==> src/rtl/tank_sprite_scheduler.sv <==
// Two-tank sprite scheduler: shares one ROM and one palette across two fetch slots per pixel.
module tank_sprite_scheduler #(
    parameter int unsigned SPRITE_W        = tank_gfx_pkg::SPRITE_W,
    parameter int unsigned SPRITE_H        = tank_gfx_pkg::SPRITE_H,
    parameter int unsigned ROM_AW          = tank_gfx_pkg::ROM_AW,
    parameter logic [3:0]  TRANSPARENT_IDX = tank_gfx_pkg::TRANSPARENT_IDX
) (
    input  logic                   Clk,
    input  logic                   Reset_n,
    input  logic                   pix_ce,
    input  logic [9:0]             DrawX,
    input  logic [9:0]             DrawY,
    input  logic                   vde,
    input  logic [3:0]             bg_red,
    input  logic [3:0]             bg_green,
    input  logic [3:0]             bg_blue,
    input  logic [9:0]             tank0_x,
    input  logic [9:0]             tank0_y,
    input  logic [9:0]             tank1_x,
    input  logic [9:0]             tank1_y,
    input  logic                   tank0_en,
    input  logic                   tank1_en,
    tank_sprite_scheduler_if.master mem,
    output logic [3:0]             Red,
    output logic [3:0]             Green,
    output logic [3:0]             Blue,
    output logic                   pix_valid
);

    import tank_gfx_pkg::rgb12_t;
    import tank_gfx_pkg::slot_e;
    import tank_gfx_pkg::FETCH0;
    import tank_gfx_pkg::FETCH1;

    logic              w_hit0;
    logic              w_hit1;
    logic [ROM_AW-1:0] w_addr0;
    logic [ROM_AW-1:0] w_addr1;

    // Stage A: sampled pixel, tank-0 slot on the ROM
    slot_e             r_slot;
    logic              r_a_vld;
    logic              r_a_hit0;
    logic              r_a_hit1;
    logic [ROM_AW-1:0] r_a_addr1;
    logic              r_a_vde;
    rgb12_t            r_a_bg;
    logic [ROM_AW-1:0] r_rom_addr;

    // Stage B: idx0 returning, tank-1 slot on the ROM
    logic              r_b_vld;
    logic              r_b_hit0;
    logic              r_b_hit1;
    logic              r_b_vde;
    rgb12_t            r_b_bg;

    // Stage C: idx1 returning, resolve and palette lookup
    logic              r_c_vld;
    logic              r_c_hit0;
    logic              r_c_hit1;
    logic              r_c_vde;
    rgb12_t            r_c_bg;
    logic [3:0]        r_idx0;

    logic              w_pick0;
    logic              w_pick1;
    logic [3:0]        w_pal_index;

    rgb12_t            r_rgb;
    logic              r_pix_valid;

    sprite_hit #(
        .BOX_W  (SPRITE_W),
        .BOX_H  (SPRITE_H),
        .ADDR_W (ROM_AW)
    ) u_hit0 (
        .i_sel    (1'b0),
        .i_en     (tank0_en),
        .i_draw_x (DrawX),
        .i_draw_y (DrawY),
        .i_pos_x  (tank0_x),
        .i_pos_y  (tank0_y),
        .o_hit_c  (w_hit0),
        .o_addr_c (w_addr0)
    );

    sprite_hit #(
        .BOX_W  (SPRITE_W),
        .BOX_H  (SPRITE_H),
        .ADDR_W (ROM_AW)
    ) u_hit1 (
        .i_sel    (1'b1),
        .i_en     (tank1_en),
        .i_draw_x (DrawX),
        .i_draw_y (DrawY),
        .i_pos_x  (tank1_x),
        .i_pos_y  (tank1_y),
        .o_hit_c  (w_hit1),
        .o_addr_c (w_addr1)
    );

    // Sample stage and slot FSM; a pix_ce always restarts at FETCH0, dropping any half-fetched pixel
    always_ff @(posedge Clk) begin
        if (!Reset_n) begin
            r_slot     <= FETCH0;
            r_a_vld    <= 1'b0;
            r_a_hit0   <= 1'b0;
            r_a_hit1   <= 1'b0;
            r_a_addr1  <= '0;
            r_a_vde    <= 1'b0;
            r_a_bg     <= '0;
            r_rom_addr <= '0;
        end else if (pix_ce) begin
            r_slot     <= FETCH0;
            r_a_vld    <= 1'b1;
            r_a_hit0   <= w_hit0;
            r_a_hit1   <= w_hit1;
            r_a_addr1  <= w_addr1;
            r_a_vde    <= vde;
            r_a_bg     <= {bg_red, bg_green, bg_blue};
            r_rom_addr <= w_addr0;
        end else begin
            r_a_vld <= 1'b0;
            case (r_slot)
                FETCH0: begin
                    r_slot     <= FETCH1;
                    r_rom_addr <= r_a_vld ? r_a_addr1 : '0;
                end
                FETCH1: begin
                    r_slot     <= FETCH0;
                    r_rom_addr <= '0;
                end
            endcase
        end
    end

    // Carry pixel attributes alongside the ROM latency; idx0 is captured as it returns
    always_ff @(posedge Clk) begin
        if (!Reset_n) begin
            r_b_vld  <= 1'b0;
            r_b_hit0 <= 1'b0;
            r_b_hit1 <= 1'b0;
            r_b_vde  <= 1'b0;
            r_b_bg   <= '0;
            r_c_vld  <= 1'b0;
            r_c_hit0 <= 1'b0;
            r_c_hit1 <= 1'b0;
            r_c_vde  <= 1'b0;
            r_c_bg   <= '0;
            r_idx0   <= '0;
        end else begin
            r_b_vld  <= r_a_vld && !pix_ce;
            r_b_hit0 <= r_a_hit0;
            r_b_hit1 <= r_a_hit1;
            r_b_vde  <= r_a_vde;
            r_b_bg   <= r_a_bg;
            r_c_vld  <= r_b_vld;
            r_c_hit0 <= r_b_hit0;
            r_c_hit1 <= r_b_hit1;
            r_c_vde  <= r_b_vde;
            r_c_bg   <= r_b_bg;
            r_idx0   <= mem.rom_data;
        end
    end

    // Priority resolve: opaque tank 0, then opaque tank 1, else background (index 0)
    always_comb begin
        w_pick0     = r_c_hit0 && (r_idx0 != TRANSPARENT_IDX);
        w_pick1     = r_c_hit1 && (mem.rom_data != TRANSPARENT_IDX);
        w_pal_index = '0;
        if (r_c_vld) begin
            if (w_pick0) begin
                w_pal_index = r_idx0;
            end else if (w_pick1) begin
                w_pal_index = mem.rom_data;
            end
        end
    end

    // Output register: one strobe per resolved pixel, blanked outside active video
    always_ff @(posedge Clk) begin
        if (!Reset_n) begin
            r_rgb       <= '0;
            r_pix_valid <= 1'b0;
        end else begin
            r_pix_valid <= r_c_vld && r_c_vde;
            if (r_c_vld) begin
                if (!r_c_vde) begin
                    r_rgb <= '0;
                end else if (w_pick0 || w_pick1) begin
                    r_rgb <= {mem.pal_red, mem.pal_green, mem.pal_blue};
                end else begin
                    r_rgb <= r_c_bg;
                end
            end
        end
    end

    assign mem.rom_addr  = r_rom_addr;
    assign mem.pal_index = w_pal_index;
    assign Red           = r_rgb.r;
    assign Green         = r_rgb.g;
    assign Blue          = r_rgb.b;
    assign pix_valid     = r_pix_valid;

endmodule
════
**PROBLEM TO WORK ON**
Retype only the stretch of lines above starting at the one with "FETCH1: begin" and stopping at the one with "as it returns", exactly as written, with both kept.

**EXERCISE SOLUTION**
                FETCH1: begin
                    r_slot     <= FETCH0;
                    r_rom_addr <= '0;
                end
            endcase
        end
    end

    // Carry pixel attributes alongside the ROM latency; idx0 is captured as it returns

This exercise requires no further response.